Shouldn't the following be excluded from plagiarism checking: title, author names, authors' affiliations, abstract keywords, tests sub/titles, equipment names, figure legends, statistical analysis methodology.
Similarity will certainly contribute to a higher plagiarism index. However, I believe that some parts of any article nowadays cannot be made unique no matter your paraphrasing ability. This is simply because of the great number of papers published yearly in one's field of interest.
Some parts (like test names, equipment's names, chemicals' names, statistical analysis paragraph..etc) should not be made unique. They cannot be altered and no specific citation should be added for any of them usually.
I could not find any guideline on what to include for plagiarism checking or whether publishers check the article full for plagiarism or exclude somethings. Moreover, do they consider matches with papers published in predatory journals?! Does someone have any full list of all predatory publishers (one that is updated in real time)?

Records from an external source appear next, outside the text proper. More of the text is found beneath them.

[config.mk]
export PLATFORM = sky130hd
export DESIGN_NAME = argb_plane_rle_encoder_unit_flat
export DESIGN_NICKNAME = d
export VERILOG_FILES = /design/src/rtl/arle_pkg.sv /design/src/rtl/arle_if.sv /design/src/rtl/arle_ram.sv /design/src/rtl/arle_pack.sv /design/src/rtl/arle_dp.sv /design/src/rtl/arle_ctrl.sv /design/src/rtl/argb_plane_rle_encoder_unit.sv /design/src/flat_wrapper.sv
export SDC_FILE = /design/constraint.sdc
export NUM_CORES = 1
export LEC_CHECK = 0
export BUFFER_PORTS_ARGS = -buffer_cell sky130_fd_sc_hd__buf_2
export CORE_MARGIN = 8
export CORE_UTILIZATION = 51
export CTS_BUF_LIST = sky130_fd_sc_hd__clkbuf_8
export DETAILED_ROUTE_END_ITERATION = 8
export HOLD_SLACK_MARGIN = 0.1
export PLACE_DENSITY = 0.71
export SYNTH_ARGS = -nofsm -noshare
export SYNTH_HDL_FRONTEND = slang
export SYNTH_SLANG_ARGS = --single-unit
export TNS_END_PERCENT = 30
[constraint.sdc]
create_clock -name clk_i -period 15.29 [get_ports clk_i]
set_clock_uncertainty 0.2 [all_clocks]
set_input_delay 0.7645 -clock clk_i [delete_from_list [all_inputs] [get_ports clk_i]]
set_output_delay 0.7645 -clock clk_i [all_outputs]
set_load 0.03 [all_outputs]
[src/rtl/arle_pkg.sv]
// ----------------------------------------------------------------------------
// arle_pkg: shared types for the ARGB plane RLE encoder
// Command and status bundles between controller, datapath and byte packer.
// ----------------------------------------------------------------------------
package arle_pkg;

  localparam logic [7:0] REP_HDR_BASE = 8'h80;
  localparam logic [7:0] REP_MIN_LEN  = 8'd3;

  typedef enum logic [2:0] {
    DEC_NONE,
    DEC_REP_START,
    DEC_REP_INC,
    DEC_LIT_STORE,
    DEC_TRIPLE
  } dec_op_e;

  typedef enum logic [1:0] {
    SRC_LIT_HDR,
    SRC_LIT_BYTE,
    SRC_REP_HDR,
    SRC_REP_VAL
  } byte_src_e;

  typedef struct packed {
    logic      load;
    dec_op_e   dec_op;
    logic [1:0] di;
    logic      ptr_clr;
    logic      ptr_inc;
    logic      ram_re;
    byte_src_e src;
    logic      lit_clr;
    logic      rep_end;
    logic      shift;
    logic      clear_all;
  } dp_cmd_t;

  typedef struct packed {
    logic       mode;
    logic       rlen_zero;
    logic       b_eq_rv;
    logic       rep_full;
    logic       triple;
    logic       lit_full;
    logic       llen_zero;
    logic       lit_ptr_last;
    logic       rlen_ge3;
    logic       rep_ptr_last;
    logic       last;
    logic [1:0] fill;
  } dp_stat_t;

  typedef struct packed {
    logic push;
    logic flush;
    logic done;
  } pk_cmd_t;

  typedef struct packed {
    logic can_push;
    logic empty;
  } pk_stat_t;

endpackage

[src/rtl/arle_if.sv]
// ----------------------------------------------------------------------------
// arle_if: stream interfaces of the ARGB plane RLE encoder
// Input byte beats and packed output word beats, valid/ready handshake.
// ----------------------------------------------------------------------------
interface arle_in_if;
  logic       valid;
  logic       ready;
  logic [7:0] plane_byte;
  logic       plane_last;

  modport source (output valid, output plane_byte, output plane_last, input ready);
  modport sink   (input valid, input plane_byte, input plane_last, output ready);
endinterface
$ cat src/hdl/wav_header_parser_macros.svh
// ----------------------------------------------------------------------------
// wav_header_parser_macros
// Assertion macros used by the wav_header_parser RTL.
// ----------------------------------------------------------------------------
// Each macro expects clk and rst_n to be visible where it is used.
`ifndef WAV_HEADER_PARSER_MACROS_SVH
`define WAV_HEADER_PARSER_MACROS_SVH

// Same-cycle implication, disabled during reset.
`define WAVHP_ASSERT_IMPL(name, pre, post) \
    name: assert property (@(posedge clk) disable iff (!rst_n) (pre) |-> (post)) \
        else $error("wav_header_parser: same-cycle check failed");

// Next-cycle implication, disabled during reset.
`define WAVHP_ASSERT_NEXT(name, pre, post) \
    name: assert property (@(posedge clk) disable iff (!rst_n) (pre) |=> (post)) \
        else $error("wav_header_parser: next-cycle check failed");

`endif

$ cat src/hdl/wavhp_pkg.sv
// ----------------------------------------------------------------------------
// wavhp_pkg
// Types, codes and tag constants shared by the WAV header parser modules.
// ----------------------------------------------------------------------------
package wavhp_pkg;

    typedef logic [1:0]  opcode_t;
    typedef logic [7:0]  byte_t;
    typedef logic [2:0]  status_t;
    typedef logic [3:0]  phase_t;
    typedef logic [39:0] pos_t;

    // Opcodes
    localparam opcode_t OP_DATA    = 2'd0;
    localparam opcode_t OP_END     = 2'd1;
    localparam opcode_t OP_RESTART = 2'd2;

    // Result status codes
    localparam status_t ST_OK          = 3'd0;
    localparam status_t ST_NO_RIFF     = 3'd1;
    localparam status_t ST_NO_WAVE     = 3'd2;
    localparam status_t ST_NOT_PCM     = 3'd3;
    localparam status_t ST_NOT_16BIT   = 3'd4;
    localparam status_t ST_DATA_EARLY  = 3'd5;
    localparam status_t ST_EARLY_END   = 3'd6;

    // Parse phases
    localparam phase_t PH_RIFF     = 4'd0;
    localparam phase_t PH_RIFFSIZE = 4'd1;
    localparam phase_t PH_WAVE     = 4'd2;
    localparam phase_t PH_CTAG     = 4'd3;
    localparam phase_t PH_SZ_FMT   = 4'd4;
    localparam phase_t PH_SZ_DATA  = 4'd5;
    localparam phase_t PH_SZ_OTHER = 4'd6;
    localparam phase_t PH_FORMAT   = 4'd7;
    localparam phase_t PH_CHANNELS = 4'd8;
    localparam phase_t PH_RATE     = 4'd9;
    localparam phase_t PH_BYTERATE = 4'd10;
    localparam phase_t PH_ALIGN    = 4'd11;
    localparam phase_t PH_BITS     = 4'd12;
    localparam phase_t PH_SKIP     = 4'd13;
    localparam phase_t PH_DONE     = 4'd14;

    // Little-endian tags as they appear after four shifted-in bytes
    localparam logic [31:0] TAG_RIFF = 32'h4646_4952;
    localparam logic [31:0] TAG_WAVE = 32'h4556_4157;
    localparam logic [31:0] TAG_FMT  = 32'h2074_6D66;
    localparam logic [31:0] TAG_DATA = 32'h6174_6164;

    localparam logic [15:0] FMT_PCM       = 16'd1;
    localparam logic [15:0] BITS_16       = 16'd16;
    localparam logic [31:0] FMT_BASE_LEN  = 32'd16;
    localparam pos_t        POS_MAX       = 40'hFF_FFFF_FFFF;

    typedef struct packed {
        phase_t      phase;
        logic [1:0]  byte_idx;
        logic [31:0] shift;
        logic [31:0] chunk_len;
        logic [31:0] skip_left;
        logic        fmt_seen;
        logic [31:0] rate;
        logic [15:0] channels;
        pos_t        pos;
    } parse_state_t;

    typedef struct packed {
        status_t     status;
        logic [31:0] rate_hz;
        logic [15:0] chan_num;
        logic [31:0] body_len;
        pos_t        body_start;
    } result_t;

    localparam parse_state_t STATE_RESET = '{
        phase:     PH_RIFF,
        byte_idx:  2'd0,
        shift:     32'd0,
        chunk_len: 32'd0,
        skip_left: 32'd0,
        fmt_seen:  1'b0,
        rate:      32'd0,
        channels:  16'd0,
        pos:       40'd0
    };

endpackage
--- config.mk ---
export PLATFORM = sky130hd
export DESIGN_NAME = mla_ram
export DESIGN_NICKNAME = d
export VERILOG_FILES = /design/src/hw/rtl/mla_pkg.sv /design/src/hw/rtl/mla_ram.sv
export SDC_FILE = /design/constraint.sdc
export NUM_CORES = 2
export LEC_CHECK = 0
export BUFFER_PORTS_ARGS = -buffer_cell sky130_fd_sc_hd__buf_2
export CAP_MARGIN = 20
export CELL_PAD_IN_SITES_DETAIL_PLACEMENT = 0
export CELL_PAD_IN_SITES_GLOBAL_PLACEMENT = 1
export CORE_MARGIN = 4
export CORE_UTILIZATION = 45
export DETAILED_ROUTE_END_ITERATION = 16
export GPL_ROUTABILITY_DRIVEN = 0
export PLACE_DENSITY = 0.63
export SLEW_MARGIN = 10
export SYNTH_ARGS = -nofsm -noshare
export SYNTH_HDL_FRONTEND = slang
export SYNTH_SLANG_ARGS = --single-unit
--- constraint.sdc ---
create_clock -name clock -period 4.31 [get_ports clock]
set_clock_uncertainty 0.05 [all_clocks]
set_input_delay 0.431 -clock clock [delete_from_list [all_inputs] [get_ports clock]]
set_output_delay 0.431 -clock clock [all_outputs]
set_load 0.1 [all_outputs]
--- config.mk ---
export PLATFORM = sky130hd
export DESIGN_NAME = bitmap_block_allocator
export DESIGN_NICKNAME = d
export VERILOG_FILES = /design/src/rtl/core/bba_pkg.sv /design/src/rtl/core/bitmap_block_allocator.sv
export SDC_FILE = /design/constraint.sdc
export NUM_CORES = 1
export LEC_CHECK = 0
export BUFFER_PORTS_ARGS = -buffer_cell sky130_fd_sc_hd__buf_2
export CORE_ASPECT_RATIO = 1.4
export CORE_MARGIN = 1.5
export CORE_UTILIZATION = 30
export CTS_CLUSTER_DIAMETER = 60
export CTS_CLUSTER_SIZE = 20
export DETAILED_ROUTE_END_ITERATION = 8
export GPL_TIMING_DRIVEN = 0
export PLACE_DENSITY = 0.51
export SYNTH_ARGS = -nofsm -noshare
export SYNTH_HDL_FRONTEND = slang
export SYNTH_SLANG_ARGS = --single-unit
--- constraint.sdc ---
create_clock -name clk -period 6.45 [get_ports clk]
set_input_delay 0.3225 -clock clk [delete_from_list [all_inputs] [get_ports clk]]
set_output_delay 0.3225 -clock clk [all_outputs]
set_load 0.05 [all_outputs]
--- src/rtl/core/bba_pkg.sv ---
package bba_pkg;

	localparam int SLOT_BYTES        = 4096;
	localparam int SLOT_SH           = 12;
	localparam int SLOTS_PER_SECTION = 32;
	localparam int BIT_W             = 5;
	localparam int SECTION_BYTES     = 4 + SLOT_BYTES * SLOTS_PER_SECTION;
	localparam int HEADER_BYTES      = 4;
	localparam int DEF_SECTIONS      = 2;

	localparam int CMD_W      = 2;
	localparam int OFFSET_W   = 20;
	localparam int INDEX_W    = 6;
	localparam int SLOT_OFF_W = 19;

	typedef enum logic [CMD_W-1:0] {
		CMD_CLEAR = 2'd0,
		CMD_ALLOC = 2'd1,
		CMD_MARK  = 2'd2,
		CMD_NONE  = 2'd3
	} cmd_t;

endpackage

--- src/rtl/core/bitmap_block_allocator.sv ---
// Flow from input transfer to result in the output register: clear and unknown
// commands go straight to push; mark subtracts one section per cycle, then sets the bit;
// alloc scans on from the scan pointer past occupied slots to a free one or the end.
// One item at a time: input ready only while idle; a finished result may wait in the
// output register while the next item is taken. Throughput is set by the scan loop.
// Reset (arst_n low, asynchronous) clears all occupancy bits and rewinds the scan.
module bitmap_block_allocator #(
	parameter int SECTIONS = bba_pkg::DEF_SECTIONS
) (
	input  logic        clk,
	input  logic        arst_n,
	input  logic        s_axis_tvalid,
	output logic        s_axis_tready,
	input  logic [23:0] s_axis_tdata,   // mark_offset[19:0], zero fill
	input  logic [1:0]  s_axis_tuser,   // command[1:0]
	output logic        m_axis_tvalid,
	input  logic        m_axis_tready,
	output logic [31:0] m_axis_tdata,   // slot_index[5:0], slot_offset[24:6], zero fill
	output logic [0:0]  m_axis_tuser    // ok[0]
);

	localparam int TOTAL  = SECTIONS * bba_pkg::SLOTS_PER_SECTION;
	localparam int SCAN_W = $clog2(TOTAL + 1);
	localparam int SEC_W  = (SECTIONS > 1) ? $clog2(SECTIONS) : 1;
	localparam int CNT_W  = $clog2(SECTIONS + 1);
	localparam int REGION = SECTIONS * bba_pkg::SECTION_BYTES;
	localparam int OFF_W  = $clog2(REGION + bba_pkg::HEADER_BYTES + 1);
	localparam int REM_W  = bba_pkg::OFFSET_W;

	typedef enum logic [1:0] {
		ST_IDLE,
		ST_ALLOC,
		ST_MARK,
		ST_PUSH
	} state_t;

	state_t                          state_q;
	logic [31:0]                     occ_q [SECTIONS];
	logic [SCAN_W-1:0]               scan_q;
	logic [OFF_W-1:0]                off_q;
	logic [REM_W-1:0]                rem_q;
	logic [CNT_W-1:0]                sec_q;
	logic                            res_ok_q;
	logic [bba_pkg::INDEX_W-1:0]     res_idx_q;
	logic [bba_pkg::SLOT_OFF_W-1:0]  res_off_q;
	logic                            m_valid_q;
	logic                            m_ok_q;
	logic [bba_pkg::INDEX_W-1:0]     m_idx_q;
	logic [bba_pkg::SLOT_OFF_W-1:0]  m_off_q;

	logic [SEC_W-1:0]          scan_sec;
	logic [bba_pkg::BIT_W-1:0] scan_bit;
	logic                      scan_full;
	logic                      slot_busy;
	logic [OFF_W-1:0]          off_step;
	logic [REM_W:0]            rem_diff;
	logic                      rem_ge;
	logic [REM_W-1:0]          rem_m4;
	logic [bba_pkg::BIT_W-1:0] mark_bit;
	logic [SEC_W-1:0]          mark_sec;
	logic                      sec_full;
	bba_pkg::cmd_t             cmd;

	assign cmd       = bba_pkg::cmd_t'(s_axis_tuser);
	assign scan_sec  = scan_q[bba_pkg::BIT_W +: SEC_W];
	assign scan_bit  = scan_q[bba_pkg::BIT_W-1:0];
	assign scan_full = (scan_q == SCAN_W'(TOTAL));
	assign slot_busy = occ_q[scan_sec][scan_bit];
	assign off_step  = (scan_bit == '1) ?
		OFF_W'(bba_pkg::SLOT_BYTES + bba_pkg::HEADER_BYTES) : OFF_W'(bba_pkg::SLOT_BYTES);
	assign rem_diff  = {1'b0, rem_q} - (REM_W+1)'(bba_pkg::SECTION_BYTES);
	assign rem_ge    = !rem_diff[REM_W];
	assign rem_m4    = rem_q - REM_W'(bba_pkg::HEADER_BYTES);
	assign mark_bit  = rem_m4[bba_pkg::SLOT_SH +: bba_pkg::BIT_W];
	assign mark_sec  = sec_q[SEC_W-1:0];
	assign sec_full  = (sec_q == CNT_W'(SECTIONS));

	always_ff @(posedge clk or negedge arst_n) begin
		if (!arst_n) begin
			state_q   <= ST_IDLE;
			m_valid_q <= 1'b0;
			scan_q    <= '0;
			off_q     <= OFF_W'(bba_pkg::HEADER_BYTES);
			for (int i = 0; i < SECTIONS; i++) begin
				occ_q[i] <= '0;
			end
		end else begin
			if (m_axis_tready && state_q != ST_PUSH) begin
				m_valid_q <= 1'b0;
			end
			case (state_q)
				ST_IDLE: begin
					if (s_axis_tvalid) begin
						res_ok_q  <= (cmd == bba_pkg::CMD_CLEAR);
						res_idx_q <= '0;
						res_off_q <= '0;
						case (cmd)
							bba_pkg::CMD_CLEAR: begin
								for (int i = 0; i < SECTIONS; i++) begin
									occ_q[i] <= '0;
								end
								scan_q   <= '0;
								off_q    <= OFF_W'(bba_pkg::HEADER_BYTES);
								state_q  <= ST_PUSH;
							end
							bba_pkg::CMD_ALLOC: begin
								state_q <= ST_ALLOC;
							end
							bba_pkg::CMD_MARK: begin
								rem_q   <= s_axis_tdata[REM_W-1:0];
								sec_q   <= '0;
								state_q <= ST_MARK;
							end
							default: begin
								state_q <= ST_PUSH;
							end
						endcase
					end
				end
				ST_ALLOC: begin
					if (scan_full) begin
						state_q <= ST_PUSH;
					end else if (!slot_busy) begin
						occ_q[scan_sec][scan_bit] <= 1'b1;
						res_ok_q  <= 1'b1;
						res_idx_q <= bba_pkg::INDEX_W'(scan_q);
						res_off_q <= bba_pkg::SLOT_OFF_W'(off_q);
						state_q   <= ST_PUSH;
					end else begin
						scan_q <= scan_q + SCAN_W'(1);
						off_q  <= off_q + off_step;
					end
				end
				ST_MARK: begin
					if (sec_full) begin
						state_q <= ST_PUSH;
					end else if (rem_ge) begin
						rem_q <= rem_diff[REM_W-1:0];
						sec_q <= sec_q + CNT_W'(1);
					end else begin
						if (rem_q >= REM_W'(bba_pkg::HEADER_BYTES)) begin
							occ_q[mark_sec][mark_bit] <= 1'b1;
							res_ok_q <= 1'b1;
						end
						state_q <= ST_PUSH;
					end
				end
				ST_PUSH: begin
					if (!m_valid_q || m_axis_tready) begin
						m_valid_q <= 1'b1;
						m_ok_q    <= res_ok_q;
						m_idx_q   <= res_idx_q;
						m_off_q   <= res_off_q;
						state_q   <= ST_IDLE;
					end
				end
				default: begin
					state_q <= ST_IDLE;
				end
			endcase
		end
	end

	assign s_axis_tready   = (state_q == ST_IDLE);
	assign m_axis_tvalid   = m_valid_q;
	assign m_axis_tdata    = {7'b0, m_off_q, m_idx_q};
	assign m_axis_tuser[0] = m_ok_q;

`ifndef ASSERT_OFF
	a_scan_range: assert property (@(posedge clk) disable iff (!arst_n)
		scan_q <= SCAN_W'(TOTAL))
		else $error("scan pointer beyond region");

	a_fail_zero: assert property (@(posedge clk) disable iff (!arst_n)
		m_axis_tvalid && !m_axis_tuser[0] |-> m_axis_tdata == '0)
		else $error("failed result carries nonzero payload");

	a_push_src: assert property (@(posedge clk) disable iff (!arst_n)
		$rose(m_axis_tvalid) |-> $past(state_q == ST_PUSH))
		else $error("result loaded outside push");

	a_alloc_taken: assert property (@(posedge clk) disable iff (!arst_n)
		state_q == ST_ALLOC && !scan_full && !slot_busy
		|=> occ_q[$past(scan_sec)][$past(scan_bit)])
		else $error("allocated slot not marked");

	a_sec_range: assert property (@(posedge clk) disable iff (!arst_n)
		state_q == ST_MARK |-> sec_q <= CNT_W'(SECTIONS))
		else $error("mark section count out of range");
`endif

endmodule
### After elaboration in Yosys (flattened, before gate mapping)

Cells that the tools add are included.

| cells by class | value |
|---|---|
| muxes and demuxes | 68 |
| eq/ne operators | 22 |
| reductions and logical operators | 19 |
| bitwise logic cells | 4 |
| order comparisons | 9 |
| $add $sub $neg | 5 |

Operators with widths:

| operator | number |
|---|---|
| 64-bit 2-to-1 mux | 7 |
| 64-bit case mux with 3 select lines | 1 |
| 32-bit 2-to-1 mux | 5 |
| 19-bit 2-to-1 mux | 7 |
| 64-bit bitwise OR | 2 |
| 20-bit 2-to-1 mux | 4 |
| 19-bit case mux with 2 select lines | 2 |
| 32-bit demux with 1-bit select | 2 |
| 20-bit case mux with 2 select lines | 1 |
| 7-bit 2-to-1 mux | 4 |
| 20-bit by 18-bit subtractor with 21-bit output, second input constant | 1 |
| 20-bit by 3-bit greater-or-equal comparator with 1-bit output, second input constant | 1 |
| 2-bit 2-to-1 mux | 10 |
| 2-bit inequality test, second input constant | 10 |
| 19-bit by 13-bit adder with 19-bit output | 1 |
| 6-bit 2-to-1 mux | 3 |
| 17-bit by 3-bit subtractor with 17-bit output, second input constant | 1 |
| 8-bit AND reduction | 2 |
| 7-bit case mux with 2 select lines | 1 |
| 5-bit by 6-bit less-than comparator with 1-bit output, second input constant | 2 |
| 1-bit 2-to-1 mux | 12 |
| 6-bit case mux with 2 select lines | 1 |
| 1-bit demux with 5-bit select | 2 |
| 5-bit by 1-bit greater-or-equal comparator with 1-bit output, second input constant | 2 |
| other kinds (26) | 43 |

| storage, ports and cells | value |
|---|---|
| output and inout bits | 35 |
| input bits | 30 |
| flip-flop bits (word level) | 167 |

### Logic depth before layout (Yosys ltp)

| logic depth | value |
|---|---|
| depth in word-level cells | 12 |
| depth in mapped cells | 12 |

### Worst setup path after synthesis

OpenSTA, ideal clock, no wires.

| timing path | value |
|---|---|
| kind | register to register |
| from | register scan_q[0] |
| to | register res_idx_q[0] (netlist bit) (enable) |
| data arrival time | 3.752 ns |
| stages on the path, launching flop included | 8 |
| slack | 2.259 ns |
| required time | 6.011 ns |
| cell sequence | dfrtp_1 clkbuf_1 mux4_2 a32oi_1 and3_1 nand4_2 or3_1 a211oi_1 |

| on the way | value |
|---|---|
| cells in the longest elaborated chain, start to end | 4 |
| elaborated cells between the ends (all ways) | 6 |
| those cells by class | 3 x eq/ne; 2 x mux; 1 x reduce/logical |

RTL lines:

| item | RTL line | source |
|---|---|---|
| from (decl) | bitmap_block_allocator.sv:39 | `logic [SCAN_W-1:0] scan_q;` |
| from (signal assigned) | bitmap_block_allocator.sv:130 | `scan_q <= scan_q + SCAN_W'(1);` |
| 1-bit binary-select mux with 5-bit select | bitmap_block_allocator.sv:68 | `assign slot_busy = occ_q[scan_sec][scan_bit];` |
| 1-bit 2-to-1 mux (not written as such) | bitmap_block_allocator.sv:68 |  |
| 2-bit inequality test (no line) | - |  |
| 5-bit AND reduction (no line) (*) | - |  |
| to (signal assigned) | bitmap_block_allocator.sv:126 | `res_idx_q <= bba_pkg::INDEX_W'(scan_q);` |
| to (decl) | bitmap_block_allocator.sv:44 | `logic [bba_pkg::INDEX_W-1:0] res_idx_q;` |

Every way passes the cells marked *; elsewhere a longest branch is shown, timed or not. The select of a mux whose other input is x is not followed.
A chain may end at the register's enable or synchronous reset.

### Worst setup path after layout

| timing path | value |
|---|---|
| from | register scan_q[0] |
| to | register res_ok_q (enable) |

| on the way | value |
|---|---|
| cells in the longest elaborated chain, start to end | 4 |
| elaborated cells between the ends (all ways) | 6 |
| those cells by class | 3 x eq/ne; 2 x mux; 1 x reduce/logical |

RTL lines:

| item | RTL line | source |
|---|---|---|
| 1-bit binary-select mux with 5-bit select | bitmap_block_allocator.sv:68 |  |
| 1-bit 2-to-1 mux (not written as such) | bitmap_block_allocator.sv:68 |  |
| 2-bit inequality test (no line) | - |  |
| 8-bit AND reduction (no line) (*) | - |  |
| to (signal assigned) | bitmap_block_allocator.sv:94 | `res_ok_q <= (cmd == bba_pkg::CMD_CLEAR);` |
| to (decl) | bitmap_block_allocator.sv:43 | `logic res_ok_q;` |

Marks and branches as above.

I think with more and more papers published year by year, plagiarism tools need to be tweaked or a higher plagiarism index should be accepted. When there were only few publishers online, I guess the system was somewhat efficient, but is it still efficient with hundreds of publishers publishing thousands of papers yearly, and even publishing conference proceedings online from hundreds of conferences worldwide (ALL in English). There must come a time when sentences overlap, right?